Durante años he trabajado creando sitios web, escribiendo artículos y desarrollando estrategias SEO para diferentes proyectos. En ese recorrido descubrí algo que me llamó particularmente la atención: no todos los temas son iguales para Google.

Como fotógrafo profesional, he logrado posicionar mi sitio Pablo Pena para búsquedas relacionadas con fotografía. También he visto cómo Mundo Influencers consiguió una excelente visibilidad para términos relacionados con influencers y figuras públicas.

Sin embargo, cuando intenté trabajar contenidos vinculados a la salud, encontré una realidad completamente distinta.

Al principio pensé que se trataba simplemente de una cuestión de competencia. Más sitios, más artículos y más trabajo para llegar a los primeros lugares. Pero con el tiempo comprendí que había algo más profundo detrás.

Google parece analizar los contenidos de salud con una exigencia mucho mayor que otras categorías.

Mientras que en fotografía puedo respaldar mis publicaciones con más de dos décadas de experiencia profesional, y en el mundo influencer existe un trabajo constante de cobertura y generación de contenido, en salud la experiencia personal no alcanza.

Incluso redactando artículos bien investigados y optimizados para buscadores, la dificultad para competir es significativamente mayor.

Con el paso del tiempo entendí que Google no solamente evalúa el contenido. También evalúa quién está detrás de ese contenido.

Cuando una persona busca información sobre cámaras fotográficas, técnicas de iluminación o producción audiovisual, tiene sentido que Google considere relevante la opinión de un fotógrafo profesional.

Pero cuando alguien busca información sobre enfermedades, tratamientos, medicamentos o diagnósticos, la situación cambia por completo.

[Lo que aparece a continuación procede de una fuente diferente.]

Source: an optimization exercise on an open RTL-to-GDS flow (aim: small area and a short achievable clock period). Production flows keep margins and buffers that such runs may drop.
At most, simulation tests tie the RTL to the original design; equivalence was not proved.
Power is estimated from default activity; no workload was simulated.

Design sigmoid, start of the top module:
module sigmoid(
	input wire clk,
	input wire reset,
	input wire enable,
	input wire [17:0] x1,
	output reg [15:0] fixed_op
	);
	wire [16:0] m   = x1[16:0];
	wire        neg = x1[17];
	wire lt0 = m[15:0] < 16'h18B7;
	wire lt1 = m[15:0] < 16'h54A3;
	wire r0  = lt0;
	wire r1  = ~lt0 & lt1;
	wire r2  = ~lt1 & ~m[15];
	wire r3  = m[15];
	wire sat = m >= 17'd62874;	 
	wire [14:0] n  = m[14:0];
	wire [14:0] ni = ~n;
	wire p0_0 = r2;
	wire p0_5 = (r3 & n[0]);
	wire p0_6 = (r3 & n[1]);
	wire p0_7 = (r3 & n[2]);
	wire p0_8 = (r2 & n[0]) | (r3 & n[3]);
	wire p0_9 = (r2 & n[1]) | (r3 & n[4]);
	wire p0_10 = (r1 & n[0]) | (r2 & n[2]) | (r3 & n[5]);
	wire p0_11 = (r0 & n[0]) | (r1 & n[1]) | (r2 & n[3]) | (r3 & n[6]);
	wire p0_12 = (r0 & n[1]) | (r1 & n[2]) | (r2 & n[4]) | (r3 & n[7]);
	wire p0_13 = (r0 & n[2]) | (r1 & n[3]) | (r2 & n[5]) | (r3 & n[8]);
	wire p0_14 = (r0 & n[3]) | (r1 & n[4]) | (r2 & n[6]) | (r3 & n[9]);
	wire p0_15 = (r0 & n[4]) | (r1 & n[5]) | (r2 & n[7]) | (r3 & n[10]);
	wire p0_16 = (r0 & n[5]) | (r1 & n[6]) | (r2 & n[8]) | (r3 & n[11]);
	wire p0_17 = (r0 & n[6]) | (r1 & n[7]) | (r2 & n[9]) | (r3 & n[12]);
	wire p0_18 = (r0 & n[7]) | (r1 & n[8]) | (r2 & n[10]) | (r3 & n[13]);
	wire p0_19 = (r0 & n[8]) | (r1 & n[9]) | (r2 & n[11]) | (r3 & n[14]);
	wire p0_20 = (r0 & n[9]) | (r1 & n[10]) | (r2 & n[12]);
	wire p0_21 = (r0 & n[10]) | (r1 & n[11]) | (r2 & n[13]) | r3;
	wire p0_22 = (r0 & n[11]) | (r1 & n[12]) | r3;
	wire p0_23 = (r0 & n[12]) | (r1 & n[13]) | r2 | r3;
	wire p0_24 = (r0 & neg) | (r1 & n[14]) | r2 | r3;
	wire p0_25 = (r0 & ~neg) | r1 | r2 | r3;
	wire p1_4 = (r1 & n[0]) | (r2 & n[0]);
	wire p1_5 = (r1 & n[1]) | (r2 & n[1]);
	wire p1_6 = (r1 & n[2]) | (r2 & n[2]);
	wire p1_7 = (r1 & n[3]) | (r2 & n[3]);
	wire p1_8 = (r1 & n[4]) | (r2 & n[4]);
  ...
For scale: about 480 cells after synthesis, about 37 I/O pins, ~0.0032 mm² of cells after synthesis.
export LEC_CHECK = 0
export ABC_AREA = 1
export CAP_MARGIN = 20
export CORE_MARGIN = 2
export CORE_UTILIZATION = 60
export CTS_BUF_LIST = sky130_fd_sc_hd__clkbuf_4
export SLEW_MARGIN = 20
export SYNTH_HIERARCHICAL = 1
create_clock -name core_clock -period 14.0 [get_ports {clk}]
standard.sh (not shown) runs the stock make flow with config.mk's settings and CLKGATE_MAP_FILE= SYNTH_SCRIPT=/design/flow/synth_recipe.tcl, a recipe that flattens the netlist after the stock synthesis.
==> flow/flow/run.sh <==
#!/bin/bash
# The standard layout, with plain buffers (buf_1) on the ports instead of the
# default delay-cell buffers.  The make output goes to standard.log; ORFS keeps
# each step's log under orfs/logs/.
set -euo pipefail
bash standard.sh BUFFER_PORTS_ARGS="-buffer_cell sky130_fd_sc_hd__buf_1" finish > standard.log 2>&1
Edit:
--- a/flow/design.v
+++ b/flow/design.v
@@ -1,19 +1,16 @@
 module sigmoid_fa(input wire a, input wire b, input wire c, output wire s, output wire co);
 	assign s  = a ^ b ^ c;
 	assign co = (a & b) | (a & c) | (b & c);
 endmodule
 module sigmoid_ha(input wire a, input wire b, output wire s, output wire co);
 	assign s  = a ^ b;
 	assign co = a & b;
-endmodule
-module sigmoid_xor(input wire a, input wire b, output wire y);
-	assign y = a ^ b;
 endmodule
 module sigmoid(
 	input wire clk,
 	input wire reset,
 	input wire enable,
 	input wire [17:0] x1,
 	output reg [15:0] fixed_op
 	);
 	wire [16:0] m   = x1[16:0];
@@ -244,32 +241,18 @@
 	wire G10_0 = gg[10] | (pg[10] & G9_0);
 	wire G12_0 = gg[12] | (pg[12] & G11_0);
 	wire G14_0 = gg[14] | (pg[14] & G13_0);
 	wire G16_0 = gg[16] | (pg[16] & G15_0);
 	wire G18_0 = gg[18] | (pg[18] & G17_0);
 	wire G20_0 = gg[20] | (pg[20] & G19_0);
 	wire G22_0 = gg[22] | (pg[22] & G21_0);
 	wire G24_0 = gg[24] | (pg[24] & G23_0);
 	wire G0_0 = gg[0];
-	wire [25:13] pgx;
-	sigmoid_xor x13 (.a(pg[13]), .b(neg), .y(pgx[13]));
-	sigmoid_xor x14 (.a(pg[14]), .b(neg), .y(pgx[14]));
-	sigmoid_xor x15 (.a(pg[15]), .b(neg), .y(pgx[15]));
-	sigmoid_xor x16 (.a(pg[16]), .b(neg), .y(pgx[16]));
-	sigmoid_xor x17 (.a(pg[17]), .b(neg), .y(pgx[17]));
-	sigmoid_xor x18 (.a(pg[18]), .b(neg), .y(pgx[18]));
-	sigmoid_xor x19 (.a(pg[19]), .b(neg), .y(pgx[19]));
-	sigmoid_xor x20 (.a(pg[20]), .b(neg), .y(pgx[20]));
-	sigmoid_xor x21 (.a(pg[21]), .b(neg), .y(pgx[21]));
-	sigmoid_xor x22 (.a(pg[22]), .b(neg), .y(pgx[22]));
-	sigmoid_xor x23 (.a(pg[23]), .b(neg), .y(pgx[23]));
-	sigmoid_xor x24 (.a(pg[24]), .b(neg), .y(pgx[24]));
-	sigmoid_xor x25 (.a(pg[25]), .b(neg), .y(pgx[25]));
-	wire [25:13] gx = pgx ^ {G24_0, G23_0, G22_0, G21_0, G20_0, G19_0, G18_0, G17_0, G16_0, G15_0, G14_0, G13_0, G12_0};
-	wire [15:0] fixed_op_next = sat ? {2'b00, ~neg, 13'd0} : {3'b000, gx[25:13]};
+	wire [25:0] g = pg ^ {G24_0, G23_0, G22_0, G21_0, G20_0, G19_0, G18_0, G17_0, G16_0, G15_0, G14_0, G13_0, G12_0, G11_0, G10_0, G9_0, G8_0, G7_0, G6_0, G5_0, G4_0, G3_0, G2_0, G1_0, G0_0, 1'b0};
+	wire [15:0] fixed_op_next = sat ? {2'b00, ~neg, 13'd0} : {3'b000, g[25:13] ^ {13{neg}}};
 	always @(posedge clk, posedge reset) begin
 		if (reset)
 			fixed_op <= 567;
 		else if (enable)
 			fixed_op <= fixed_op_next;
 	end
 endmodule
=>
- The new run completed with no timing, DRC or antenna violations
- clock-buffer cell count drops by 1
- via count drops by roughly a tenth
- total power drops by a few percent
- final area drops by a few percent
- routed wire length drops by a few percent
- sequential share of layout area climbs by 0.73 points
No run of this note included a check of the RTL's function; only the layout flow was run.

== the baseline ==
Another version of the RTL of sigmoid (not shown whole).
For scale: ~420 cells after synthesis, roughly 14 flip-flops, ~37 I/O pins, roughly 0.0032 sq mm of cells after synthesis.
clock: 14.0 ns
lec_check: 0
abc_area: 1
cap_margin: 20
core_margin: 2
core_utilization: 40
slew_margin: 20
synth_hierarchical: 1
Scripts as last shown in full above: flow/flow/run.sh
Here is what was changed in the inputs of the candidate compared with the baseline.
diff --git a/flow/design.v b/flow/design.v
--- a/flow/design.v
+++ b/flow/design.v
@@ -10,22 +10,22 @@
 	input wire clk,
 	input wire reset,
 	input wire enable,
 	input wire [17:0] x1,
 	output reg [15:0] fixed_op
 	);
 	wire [16:0] m   = x1[16:0];
 	wire        neg = x1[17];
-	wire lt0 = m[15:0] < 16'h18B7;
-	wire lt1 = m[15:0] < 16'h54A3;
+	wire lt0 = m < 17'h018B7;
+	wire lt1 = m < 17'h054A3;
 	wire r0  = lt0;
 	wire r1  = ~lt0 & lt1;
-	wire r2  = ~lt1 & ~m[15];
-	wire r3  = m[15];
+	wire r2  = ~lt1 & ~m[16] & ~m[15];
+	wire r3  = ~m[16] & m[15];
 	wire sat = m >= 17'd62874;	 
 	wire [14:0] n  = m[14:0] ^ {15{neg}};
 	wire [14:0] ni = ~n;
 	wire p0_0 = r2 | (r3 & neg);
 	wire p0_1 = (r2 & neg) | (r3 & neg);
 	wire p0_2 = (r1 & neg) | (r2 & neg) | (r3 & neg);
 	wire p0_4 = (r1 & neg) | (r2 & neg);
 	wire p0_5 = (r0 & neg) | (r3 & n[0]);
The candidate reached the final stage; the timing, DRC and antenna checks on its layout passed.
Diff the baseline -> the candidate: post-layout instance area grew by 49 sq um, sum of routed wire length over all layers shrank by about 0.64%.
The candidate vs the baseline — setup slack rose 290 ps.
Comparing the baseline with the candidate, the wire length on met1 came out essentially unchanged.
Final critical-path required period (higher): the baseline
Compared with the baseline, the candidate shows total power lower by 0.00014 W.
Going from the baseline to the candidate, number of standard cells in the final layout excluding fillers grows by about 0.54%.
[the candidate vs the baseline] biggest fanout along the worst timing path: lower in the candidate
Between the candidate and the baseline, the post-route core utilization figures differ only marginally.
Compared with the baseline, the candidate shows instance count on the critical path lower by about 4%.
Going from the baseline to the candidate, post-synthesis area per instance grew by about 1.4%, number of ordinary inverters in the final layout has decreased.
For the baseline, only the layout was checked, not whether the RTL still works.

sigmoid, a different RTL version from the one above (not shown whole).
For scale: about 630 cells after synthesis, ~14 flip-flops, ~37 I/O pins, about 0.0052 mm² of cells after synthesis.
==> module sigmoid_combinational, before the edit <==
module sigmoid_combinational(
    input  wire [17:0] x1,
    output wire [15:0] fixed_op
    );
	wire [16:0] m   = x1[16:0];
	wire        neg = x1[17];
	wire r0  = m < 17'h018B7;
	wire r1  = ~r0 & (m < 17'h054A3);
	wire r2  = ~r0 & ~r1 & ~m[16] & ~m[15];
	wire r3  = ~r0 & ~r1 & ~r2;
	wire sat = m >= 17'd62874;	 
	wire [12:0] n13 = m[12:0] ^ {13{neg}};
	wire [14:0] n15 = m[14:0] ^ {15{neg}};
	wire [15:0] n16 = m[15:0] ^ {16{neg}};
	wire [25:0] a = ({26{r0}} & ({13'd0, n13} << 11))
	              | ({26{r1}} & ({11'd0, n15} << 10))
	              | ({26{r2}} & ({11'd0, n15} << 8))
	              | ({26{r3}} & ({10'd0, n16} << 5));
	wire [25:0] b = ({26{r1 | r2}} & ({11'd0, n15} << 4))
	              | ({26{r3}}      & ({10'd0, n16} << 3));
	wire [25:0] c = ({26{r1 | r2}} & ({11'd0, n15} << 2));
	wire [25:0] d = ({26{r1}} & {11'd0, n15})
	              | ({26{r2}} & ({11'd0, n15} << 1));
	wire [25:0] e = ({26{r2}} & {11'd0, n15});
	wire [25:0] k = r0 ? (neg ? 26'h10027ff : 26'h2000000) :
	                r1 ? (neg ? 26'h3904414 : 26'h2656000) :
	                r2 ? (neg ? 26'h0132116 : 26'h3618000) :
	                     (neg ? 26'h3fe8027 : 26'h3d9a000);
	wire [25:0] g = k + a + b + c + d + e;
	assign fixed_op = sat ? {2'b00, ~neg, 13'd0} : {3'b000, g[25:13]};
endmodule
Settings: LEC_CHECK=0, CAP_MARGIN=20, CORE_MARGIN=2, CORE_UTILIZATION=40, SLEW_MARGIN=20; clock period 14.0 ns.
run.sh (not shown) runs the stock make flow with config.mk's settings and CLKGATE_MAP_FILE= SYNTH_SCRIPT=/design/flow/synth_recipe.tcl, a recipe that flattens the netlist after the stock synthesis.
Stock flow here: none of the scripts above is used.
==> next run, changes <==
==> flow/design.v (replaced) <==
module sigmoid_combinational(
    input  wire [17:0] x1,
    output wire [15:0] fixed_op
    );
	wire [16:0] m   = x1[16:0];
	wire        neg = x1[17];
	wire r0  = m < 17'h018B7;
	wire r1  = m < 17'h054A3;
	wire r2  = ~m[16] & ~m[15];
	wire sat = m >= 17'd62874;	 
	wire [25:0] p1 = m[14:0] * 11'd1045;
	wire [24:0] p2 = m[14:0] * 9'd279;
	wire [19:0] p3 = m[15:0] * 3'd5;
	wire [11:0] q = r0 ? {1'b0, m[12:2]} :
	                r1 ? p1[24:13] :
	                r2 ? p2[24:13] :
	                     {2'b0, p3[19:10]};
	wire [12:0] k = r0 ? (neg ? 13'd1    : 13'd4096) :
	                r1 ? (neg ? 13'd7382 : 13'd4907) :
	                r2 ? (neg ? 13'd5365 : 13'd6924) :
	                     (neg ? 13'd4404 : 13'd7885);
	wire [12:0] g = k + {1'b0, q ^ {12{neg}}};
	assign fixed_op = sat ? {2'b00, ~neg, 13'd0} : {3'b000, g};
endmodule
module sigmoid(
	input wire clk,
	input wire reset,
	input wire enable,
	input wire [17:0] x1,
	output reg [15:0] fixed_op
	);
	wire [15:0] fixed_op_next;
	sigmoid_combinational sigmoid_combinational_instance1(
		.x1(x1),
		.fixed_op(fixed_op_next)
	);
	always @(posedge clk, posedge reset) begin
		if (reset)
			fixed_op <= 567;
		else if (enable)
			fixed_op <= fixed_op_next;
	end
endmodule
What happened: Total power climbs by 4.6%. Sequential power climbs by about 1%. First-iteration DRC count drops by 56%. Synthesized cell count climbs by 15%. Routed wire length climbs by 0.59%. Register-to-register slack is better by 0.08 ns.

Another version of the RTL of sigmoid (not shown whole).
Size in the first run: ~480 cells after synthesis, about 37 I/O pins, about 3500 µm² of cells after synthesis.
==> flow/config.mk <==
export PLATFORM = sky130hd
export DESIGN_NAME = sigmoid
export DESIGN_NICKNAME = sigmoid
export VERILOG_FILES = /design/flow/design.v
export SDC_FILE = /design/flow/constraint.sdc
export NUM_CORES = 4
export LEC_CHECK = 0
export ABC_AREA = 1
export CAP_MARGIN = 20
export CORE_MARGIN = 2
export CORE_UTILIZATION = 40
export SLEW_MARGIN = 20
export SYNTH_HIERARCHICAL = 1
==> flow/constraint.sdc <==
create_clock -name core_clock -period 14.0 [get_ports {clk}]
set_input_delay 2.8000 -clock core_clock [delete_from_list [all_inputs] [get_ports {clk}]]
set_output_delay 2.8000 -clock core_clock [all_outputs]
set_load 0.01 [all_outputs]
standard.sh (not shown) runs the stock make flow with config.mk's settings and CLKGATE_MAP_FILE= SYNTH_SCRIPT=/design/flow/synth_recipe.tcl, a recipe that flattens the netlist after the stock synthesis.
Scripts as last shown in full above: flow/flow/run.sh
Then changed:
--- a/flow/design.v
+++ b/flow/design.v
@@ -1,14 +1,25 @@
-module sigmoid_combinational(
-    input  wire [17:0] x1,
-    output wire [15:0] fixed_op
-    );
+module sigmoid_fa(input wire a, input wire b, input wire c, output wire s, output wire co);
+	assign s  = a ^ b ^ c;
+	assign co = (a & b) | (a & c) | (b & c);
+endmodule
+module sigmoid_ha(input wire a, input wire b, output wire s, output wire co);
+	assign s  = a ^ b;
+	assign co = a & b;
+endmodule
+module sigmoid(
+	input wire clk,
+	input wire reset,
+	input wire enable,
+	input wire [17:0] x1,
+	output reg [15:0] fixed_op
+	);
 	wire [16:0] m   = x1[16:0];
 	wire        neg = x1[17];
 	wire lt0 = m < 17'h018B7;
 	wire lt1 = m < 17'h054A3;
 	wire r0  = lt0;
 	wire r1  = ~lt0 & lt1;
 	wire r2  = ~lt1 & ~m[16] & ~m[15];
 	wire r3  = ~m[16] & m[15];
 	wire sat = m >= 17'd62874;	 
 	wire [14:0] n  = m[14:0] ^ {15{neg}};
@@ -254,39 +265,18 @@
 	wire G10_0 = gg[10] | (pg[10] & G9_0);
 	wire G12_0 = gg[12] | (pg[12] & G11_0);
 	wire G14_0 = gg[14] | (pg[14] & G13_0);
 	wire G16_0 = gg[16] | (pg[16] & G15_0);
 	wire G18_0 = gg[18] | (pg[18] & G17_0);
 	wire G20_0 = gg[20] | (pg[20] & G19_0);
 	wire G22_0 = gg[22] | (pg[22] & G21_0);
 	wire G24_0 = gg[24] | (pg[24] & G23_0);
 	wire G0_0 = gg[0];
 	wire [25:0] g = pg ^ {G24_0, G23_0, G22_0, G21_0, G20_0, G19_0, G18_0, G17_0, G16_0, G15_0, G14_0, G13_0, G12_0, G11_0, G10_0, G9_0, G8_0, G7_0, G6_0, G5_0, G4_0, G3_0, G2_0, G1_0, G0_0, 1'b0};
-	assign fixed_op = sat ? {2'b00, ~neg, 13'd0} : {3'b000, g[25:13]};
-endmodule
-module sigmoid_fa(input wire a, input wire b, input wire c, output wire s, output wire co);
-	assign s  = a ^ b ^ c;
-	assign co = (a & b) | (a & c) | (b & c);
-endmodule
-module sigmoid_ha(input wire a, input wire b, output wire s, output wire co);
-	assign s  = a ^ b;
-	assign co = a & b;
-endmodule
-module sigmoid(
-	input wire clk,
-	input wire reset,
-	input wire enable,
-	input wire [17:0] x1,
-	output reg [15:0] fixed_op
-	);
-	wire [15:0] fixed_op_next;
-	sigmoid_combinational sigmoid_combinational_instance1(
-		.x1(x1),
-		.fixed_op(fixed_op_next)
-	);
+	wire [15:0] fixed_op_next = sat ? {2'b00, ~neg, 13'd0} : {3'b000, g[25:13]};
 	always @(posedge clk, posedge reset) begin
 		if (reset)
 			fixed_op <= 567;
 		else if (enable)
 			fixed_op <= fixed_op_next;
 	end
 endmodule
Outcome: Routed wire length stays flat. Worst setup slack gains 390 ps. Die area fell by 4.9%. Synthesized cell count fell by 6.7%. Final area fell by 4.6%. Maximum frequency rose by 5.1%. Non-clock buffer count fell by 5. Cell count fell by 6.0%. Total power fell by 10%. Area after synthesis fell by 5.1%. First-iteration DRC count rose by 13%. Global-route usage rose by 1.0 points. Flip-flop and latch count fell by 2. Worst hold slack gains 15 ps.

==> static timing again, ports no longer ideal <==
The flow's constraints put no driver on any port. The routed layouts listed below were extracted and timed again, unchanged, in two steps. Step 1 (the two cells are an assumption about what drives the block):
set clk [get_ports {clk}]
set_driving_cell -lib_cell sky130_fd_sc_hd__clkbuf_16 $clk
set_driving_cell -lib_cell sky130_fd_sc_hd__buf_2 [delete_from_list [all_inputs] $clk]
Step 2 also shifts input and output timing later by t, the mid clock arrival at the registers, as if the neighbouring blocks saw the same clock. a / b / c = ideal / step 1 / step 2; a / b = the first two.
run | t, ns | slack for setup (ns) | worst hold slack (ns) | worst slew at a driven data input, ns
the first run of note 1 | 0.298 | 6.535 / 6.532 / 6.233 | 0.478 / 0.478 / 0.478 | 0.03
the second run of note 1 | 0.312 | 6.142 / 6.143 / 5.831 | 0.476 / 0.476 / 0.476 | 0.03
the baseline | 0.264 | 6.175 / 6.172 / 5.908 | 0.476 / 0.476 / 0.476 | 0.03
the candidate | 0.259 | 6.465 / 6.466 / 6.207 | 0.471 / 0.471 / 0.471 | 0.03
the first run of note 3 | 0.270 | 3.076 / 3.081 / 2.811 | 0.479 / 0.479 / 0.479 | 0.03
the second run of note 3 | 0.266 | 4.256 / 4.256 / 3.991 | 0.466 / 0.466 / 0.466 | 0.04
the first run of note 4 | 0.275 | 6.004 / 6.009 / 5.735 | 0.461 / 0.461 / 0.461 | 0.04
the second run of note 4 | 0.267 | 6.396 / 6.392 / 6.126 | 0.475 / 0.475 / 0.475 | 0.04
After both steps setup and hold are still met in every run listed. For the second run of note 1, which loses most, drivers alone change the setup slack by +0.001 ns; drivers and shift together by -0.311 ns.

En esos casos los primeros resultados suelen estar ocupados por hospitales, universidades, organizaciones médicas, clínicas o especialistas que cuentan con formación profesional acreditada.

Y sinceramente creo que tiene lógica.

La información sobre salud puede influir directamente en decisiones importantes para la vida de las personas. Un dato incorrecto puede generar preocupación innecesaria, retrasar una consulta médica o llevar a conclusiones equivocadas.

Por eso, después de trabajar en distintas temáticas, llegué a una conclusión sencilla: Google no trata todos los contenidos de la misma manera.

Mi experiencia demuestra que es posible posicionar muy bien un sitio cuando existe experiencia real en el área que se aborda. Pero también demuestra que, en temas de salud, la autoridad profesional tiene un peso mucho mayor que en otras categorías.

Quizás esa sea una de las razones por las cuales, a pesar del crecimiento de las redes sociales y de los nuevos formatos de contenido, Google sigue siendo una herramienta tan importante cuando las personas buscan información relacionada con su salud.